* What is needed
Exactly the lines from the beginning of the material to the line with "take this master's" are to be repeated, both ends included.

* Dataset excerpts
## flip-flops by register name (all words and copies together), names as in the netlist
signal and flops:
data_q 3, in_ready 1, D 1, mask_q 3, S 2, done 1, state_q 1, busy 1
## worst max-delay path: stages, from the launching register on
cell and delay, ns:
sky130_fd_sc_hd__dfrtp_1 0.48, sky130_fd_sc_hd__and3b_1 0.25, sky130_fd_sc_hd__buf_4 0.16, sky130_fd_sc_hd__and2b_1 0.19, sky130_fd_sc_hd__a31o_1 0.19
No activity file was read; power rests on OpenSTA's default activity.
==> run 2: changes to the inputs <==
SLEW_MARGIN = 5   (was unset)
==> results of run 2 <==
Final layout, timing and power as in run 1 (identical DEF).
--- src/rtl/mybusmatrix5x7_in_hold.sv ---
// ---------------------------------------------------------------------------
// mybusmatrix5x7_in_hold
//
// Per-master input stage of the 5x7 bus matrix. One instance sits in front of
// each master port. When the slave-side output stage cannot take this master's
// address phase right away, the transfer is parked in a one-entry holding
// register and the master is stalled until the grant arrives.
//
// Handshake: a master address phase completes on a rising edge where HSELS,
// HTRANSS[1] and HREADYS are all high (new_trans). The output stage accepts
// the presented address when addr_in_phase and HREADYM_i are both high on the
// same edge; if it does not, the transfer is captured here and HREADYOUTS is
// held low until acceptance.
//
// Ports
//   HCLK, HRESET          clock, synchronous active-high reset
//   HSELS..HMASTLOCKS     master address-phase inputs
//   HREADYS               bus-wide HREADY seen by the master
//   addr_in_phase         output stage grants this port's address phase
//   data_in_phase         output stage runs this port's data phase
//   HREADYM_i, HRESPM_i   ready/response returned through the output stage
//   sel_int..lock_int     address-phase fields towards decoder/arbiters
//   HREADYOUTS, HRESPS    ready/response to the master
// ---------------------------------------------------------------------------
module mybusmatrix5x7_in_hold (
    input  logic        HCLK,
    input  logic        HRESET,
    input  logic        HSELS,
    input  logic [31:0] HADDRS,
    input  logic [1:0]  HTRANSS,
    input  logic        HWRITES,
    input  logic [2:0]  HSIZES,
    input  logic [2:0]  HBURSTS,
    input  logic [3:0]  HPROTS,
    input  logic        HMASTLOCKS,
    input  logic        HREADYS,
    input  logic        addr_in_phase,
    input  logic        data_in_phase,
    input  logic        HREADYM_i,
    input  logic        HRESPM_i,
    output logic        sel_int,
    output logic [1:0]  trans_int,
    output logic [31:0] addr_int,
    output logic        write_int,
    output logic [2:0]  size_int,
    output logic [2:0]  burst_int,
    output logic [3:0]  prot_int,
    output logic        lock_int,
    output logic        HREADYOUTS,
    output logic        HRESPS
);

    typedef enum logic {
        PASS = 1'b0,
        HOLD = 1'b1
    } state_t;

    state_t      r_state;
    logic [31:0] r_addr;
    logic [1:0]  r_trans;
    logic        r_write;
    logic [2:0]  r_size;
    logic [2:0]  r_burst;
    logic [3:0]  r_prot;
    logic        r_lock;

    logic w_new_trans;
    logic w_hold;

    assign w_new_trans = HSELS & HTRANSS[1] & HREADYS;

    // Reset forces the pass-through view immediately, even in the cycle
    // before the reset edge has cleared a held transfer.
    assign w_hold = (r_state == HOLD) & ~HRESET;

    always_ff @(posedge HCLK) begin
        if (HRESET) begin
            r_state <= PASS;
            r_addr  <= '0;
            r_trans <= '0;
            r_write <= 1'b0;
            r_size  <= '0;
            r_burst <= '0;
            r_prot  <= '0;
            r_lock  <= 1'b0;
        end else begin
            case (r_state)
                PASS: begin
                    // Park the transfer only if the output stage did not
                    // take it on this very edge.
                    if (w_new_trans && (!addr_in_phase || !HREADYM_i)) begin
                        r_state <= HOLD;
                        r_addr  <= HADDRS;
                        r_trans <= HTRANSS;
                        r_write <= HWRITES;
                        r_size  <= HSIZES;
                        r_burst <= HBURSTS;
                        r_prot  <= HPROTS;
                        r_lock  <= HMASTLOCKS;
                    end
                end
                HOLD: begin
                    // The master is stalled here, so HREADYS is low and no
                    // new transfer can coincide with this exit edge.
                    if (addr_in_phase && HREADYM_i) begin
                        r_state <= PASS;
                    end
                end
                default: r_state <= PASS;
            endcase
        end
    end

    assign sel_int   = w_hold ? 1'b1    : (HSELS & HTRANSS[1]);
    assign trans_int = w_hold ? r_trans : HTRANSS;
    assign addr_int  = w_hold ? r_addr  : HADDRS;
    assign write_int = w_hold ? r_write : HWRITES;
    assign size_int  = w_hold ? r_size  : HSIZES;
    assign burst_int = w_hold ? r_burst : HBURSTS;
    assign prot_int  = w_hold ? r_prot  : HPROTS;
    assign lock_int  = w_hold ? r_lock  : HMASTLOCKS;

    assign HREADYOUTS = w_hold ? 1'b0 : (data_in_phase ? HREADYM_i : 1'b1);
    assign HRESPS     = data_in_phase ? HRESPM_i : 1'b0;

endmodule
--- config.mk ---
export PLATFORM = sky130hd
export DESIGN_NAME = decode_stage
export DESIGN_NICKNAME = d
export VERILOG_FILES = /design/src/rtl/decode_stage.sv
export SDC_FILE = /design/constraint.sdc
export NUM_CORES = 2
export LEC_CHECK = 0
export BUFFER_PORTS_ARGS = -buffer_cell sky130_fd_sc_hd__buf_2
export CAP_MARGIN = 20
export CORE_MARGIN = 1.5
export CORE_UTILIZATION = 50
export DETAILED_ROUTE_END_ITERATION = 12
export PLACE_DENSITY = 0.63
export SLEW_MARGIN = 5
export SYNTH_ARGS = -nofsm -noshare
export SYNTH_HDL_FRONTEND = slang
export SYNTH_SLANG_ARGS = --single-unit
--- constraint.sdc ---
create_clock -name clk -period 118.7 [get_ports clk]
set_input_delay 35.61 -clock clk [delete_from_list [all_inputs] [get_ports clk]]
set_output_delay 35.61 -clock clk [all_outputs]
set_load 0.01 [all_outputs]
--- src/rtl/decode_stage.sv ---
// Instruction-decode stage: slices an RV64 instruction into ALU fields, owns the
// 32x64 integer register file, and presents results from one valid/ready register.
module decode_stage #(
  parameter int XLEN = 64,
  parameter int PC_W = 32
) (
  input  logic            clk,
  input  logic            reset,
  input  logic            if_valid,
  output logic            if_ready,
  input  logic [31:0]     if_instr,
  input  logic [PC_W-1:0] if_pc,
  input  logic            flush,
  input  logic            wb_en,
  input  logic [4:0]      wb_dest,
  input  logic [XLEN-1:0] wb_data,
  output logic            id_valid,
  input  logic            id_ready,
  output logic [4:0]      regA,
  output logic [11:0]     regB,
  output logic [9:0]      opcode,
  output logic [4:0]      regDest,
  output logic [19:0]     uimm,
  output logic [PC_W-1:0] o_pc,
  output logic [XLEN-1:0] regA_value,
  output logic [XLEN-1:0] regB_value,
  output logic            id_illegal
);

  logic [XLEN-1:0] rf [32];

  logic            wb_we;
  logic            accept;
  logic            hold;
  logic [4:0]      rs1_p0;
  logic [4:0]      rs2_p0;
  logic [XLEN-1:0] rs1_val_p0;
  logic [XLEN-1:0] rs2_val_p0;

  logic            vld_p1;
  logic [4:0]      rega_p1;
  logic [11:0]     regb_p1;
  logic [9:0]      opcode_p1;
  logic [4:0]      regdest_p1;
  logic [19:0]     uimm_p1;
  logic [PC_W-1:0] pc_p1;
  logic [XLEN-1:0] rega_val_p1;
  logic [XLEN-1:0] regb_val_p1;
  logic            illegal_p1;

  assign wb_we    = wb_en && (wb_dest != 5'd0);
  assign if_ready = (!vld_p1 || id_ready) && !flush;
  assign accept   = if_valid && if_ready;
  assign hold     = vld_p1 && !id_ready;
  assign rs1_p0   = if_instr[19:15];
  assign rs2_p0   = if_instr[24:20];

  // Operand read with same-edge writeback bypass; x0 is hardwired to zero.
  always_comb begin
    rs1_val_p0 = rf[rs1_p0];
    rs2_val_p0 = rf[rs2_p0];
    if (rs1_p0 == 5'd0) rs1_val_p0 = '0;
    else if (wb_we && (wb_dest == rs1_p0)) rs1_val_p0 = wb_data;
    if (rs2_p0 == 5'd0) rs2_val_p0 = '0;
    else if (wb_we && (wb_dest == rs2_p0)) rs2_val_p0 = wb_data;
  end

  always_ff @(posedge clk or posedge reset) begin
    if (reset) begin
      for (int i = 0; i < 32; i++) rf[i] <= '0;
    end else if (wb_we) begin
      rf[wb_dest] <= wb_data;
    end
  end

  // Stage boundary p0 -> p1: output register toward the ALU.
  always_ff @(posedge clk or posedge reset) begin
    if (reset) begin
      vld_p1      <= 1'b0;
      rega_p1     <= '0;
      regb_p1     <= '0;
      opcode_p1   <= '0;
      regdest_p1  <= '0;
      uimm_p1     <= '0;
      pc_p1       <= '0;
      rega_val_p1 <= '0;
      regb_val_p1 <= '0;
      illegal_p1  <= 1'b0;
    end else if (flush) begin
      vld_p1 <= 1'b0;
    end else if (accept) begin
      vld_p1      <= 1'b1;
      rega_p1     <= rs1_p0;
      regb_p1     <= if_instr[31:20];
      opcode_p1   <= {if_instr[14:12], if_instr[6:0]};
      regdest_p1  <= if_instr[11:7];
      uimm_p1     <= if_instr[31:12];
      pc_p1       <= if_pc;
      rega_val_p1 <= rs1_val_p0;
      regb_val_p1 <= rs2_val_p0;
      illegal_p1  <= (if_instr[1:0] != 2'b11);
    end else if (hold) begin
      // Stalled instruction tracks writebacks so its operands never go stale.
      if (wb_we && (wb_dest == rega_p1))      rega_val_p1 <= wb_data;
      if (wb_we && (wb_dest == regb_p1[4:0])) regb_val_p1 <= wb_data;
    end else if (vld_p1 && id_ready) begin
      vld_p1 <= 1'b0;
    end
  end

  assign id_valid   = vld_p1;
  assign regA       = rega_p1;
  assign regB       = regb_p1;
  assign opcode     = opcode_p1;
  assign regDest    = regdest_p1;
  assign uimm       = uimm_p1;
  assign o_pc       = pc_p1;
  assign regA_value = rega_val_p1;
  assign regB_value = regb_val_p1;
  assign id_illegal = illegal_p1;

endmodule
# Word-level counts from Yosys, hierarchy flattened
# Cells that the tools add are included.
# totals
register_bits	2262
input_bits	139
word_cells	104
# op_classes
magnitude_cmp	4
n_eq_ne	6
mux	23
bitwise_logic	4
n_reduce_logical	25
# op_table
cell	count
2048-bit bitwise mux	1
64-bit 2-to-1 mux	15
64-bit binary-select mux with 5-bit select	2
64-bit demux with 5-bit select	1
5-bit == test	4
6-bit >= comparator, second input constant	3
5-bit NOT with 6-bit output	3
1-bit logical AND	10
5-bit logical NOT	2
6-bit by 1-bit < comparator with 1-bit output, second input constant	1
3-bit AND reduction	2
2-bit nonzero test	3
5-bit nonzero test	1
1-bit 2-to-1 mux	4
2-bit AND reduction	2
1-bit logical NOT	3
3-bit inequality test, second input constant	1
3-bit nonzero test	1
2-bit inequality test, second input constant	1
1-bit logical OR	1
1-bit NOT	1

# Longest topological paths before layout
# logic_depth
depth_word	7
mapped_depth	11
mapped_depth_nobuf	6

# Worst setup path before layout
# Ideal clock, no wire load.
# synth_path
path_type	in2out
from	input flush
to	output if_ready
arrival_time_ps	35972
slack_ps	47118
cell_stages	2
n_path_buf	1
path_cell_list	clkbuf_1 -> nor2_1
# synth_via
elab_chain_len	2
# synth_lines
item	line	rtl
from (decl)	13	input logic flush,
1-bit logical NOT	52	assign if_ready = (!vld_p1 || id_ready) && !flush;
1-bit logical AND	52	
to (decl)	10	output logic if_ready,
# No other way between the ends.

# Final worst setup path
# layout_path
from	input id_ready
to	output if_ready
# layout_via
elab_chain_len	2
# layout_lines
item	line	rtl
from (decl)	18	input logic id_ready,
1-bit logical OR	52	
1-bit logical AND	52	
# No other way between the ends.
==> config.mk <==
export PLATFORM = sky130hd
export DESIGN_NAME = writeback_unit
export DESIGN_NICKNAME = d
export VERILOG_FILES = /design/src/rtl/wb_pkg.sv /design/src/rtl/wb_hold_buf.sv /design/src/rtl/writeback_unit.sv
export SDC_FILE = /design/constraint.sdc
export NUM_CORES = 1
export LEC_CHECK = 0
export ABC_AREA = 1
export CAP_MARGIN = 0
export CORE_MARGIN = 5
export CORE_UTILIZATION = 45
export CTS_BUF_LIST = sky130_fd_sc_hd__clkbuf_16
export CTS_CLUSTER_SIZE = 14
export DETAILED_ROUTE_END_ITERATION = 8
export DONT_BUFFER_PORTS = 1
export HOLD_SLACK_MARGIN = 0.15
export SETUP_SLACK_MARGIN = 0.1
export SLEW_MARGIN = 30
export SYNTH_ARGS = -nofsm -noshare
export SYNTH_HDL_FRONTEND = slang
export SYNTH_SLANG_ARGS = --single-unit
export TNS_END_PERCENT = 50
==> constraint.sdc <==
create_clock -name clk -period 3 [get_ports clk]
set_clock_uncertainty 0.2 [all_clocks]
set_input_delay 0.6 -clock clk [delete_from_list [all_inputs] [get_ports clk]]
set_output_delay 0.6 -clock clk [all_outputs]
set_load 0.005 [all_outputs]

* Problem solution
## flip-flops by register name (all words and copies together), names as in the netlist
signal and flops:
data_q 3, in_ready 1, D 1, mask_q 3, S 2, done 1, state_q 1, busy 1
## worst max-delay path: stages, from the launching register on
cell and delay, ns:
sky130_fd_sc_hd__dfrtp_1 0.48, sky130_fd_sc_hd__and3b_1 0.25, sky130_fd_sc_hd__buf_4 0.16, sky130_fd_sc_hd__and2b_1 0.19, sky130_fd_sc_hd__a31o_1 0.19
No activity file was read; power rests on OpenSTA's default activity.
==> run 2: changes to the inputs <==
SLEW_MARGIN = 5   (was unset)
==> results of run 2 <==
Final layout, timing and power as in run 1 (identical DEF).
--- src/rtl/mybusmatrix5x7_in_hold.sv ---
// ---------------------------------------------------------------------------
// mybusmatrix5x7_in_hold
//
// Per-master input stage of the 5x7 bus matrix. One instance sits in front of
// each master port. When the slave-side output stage cannot take this master's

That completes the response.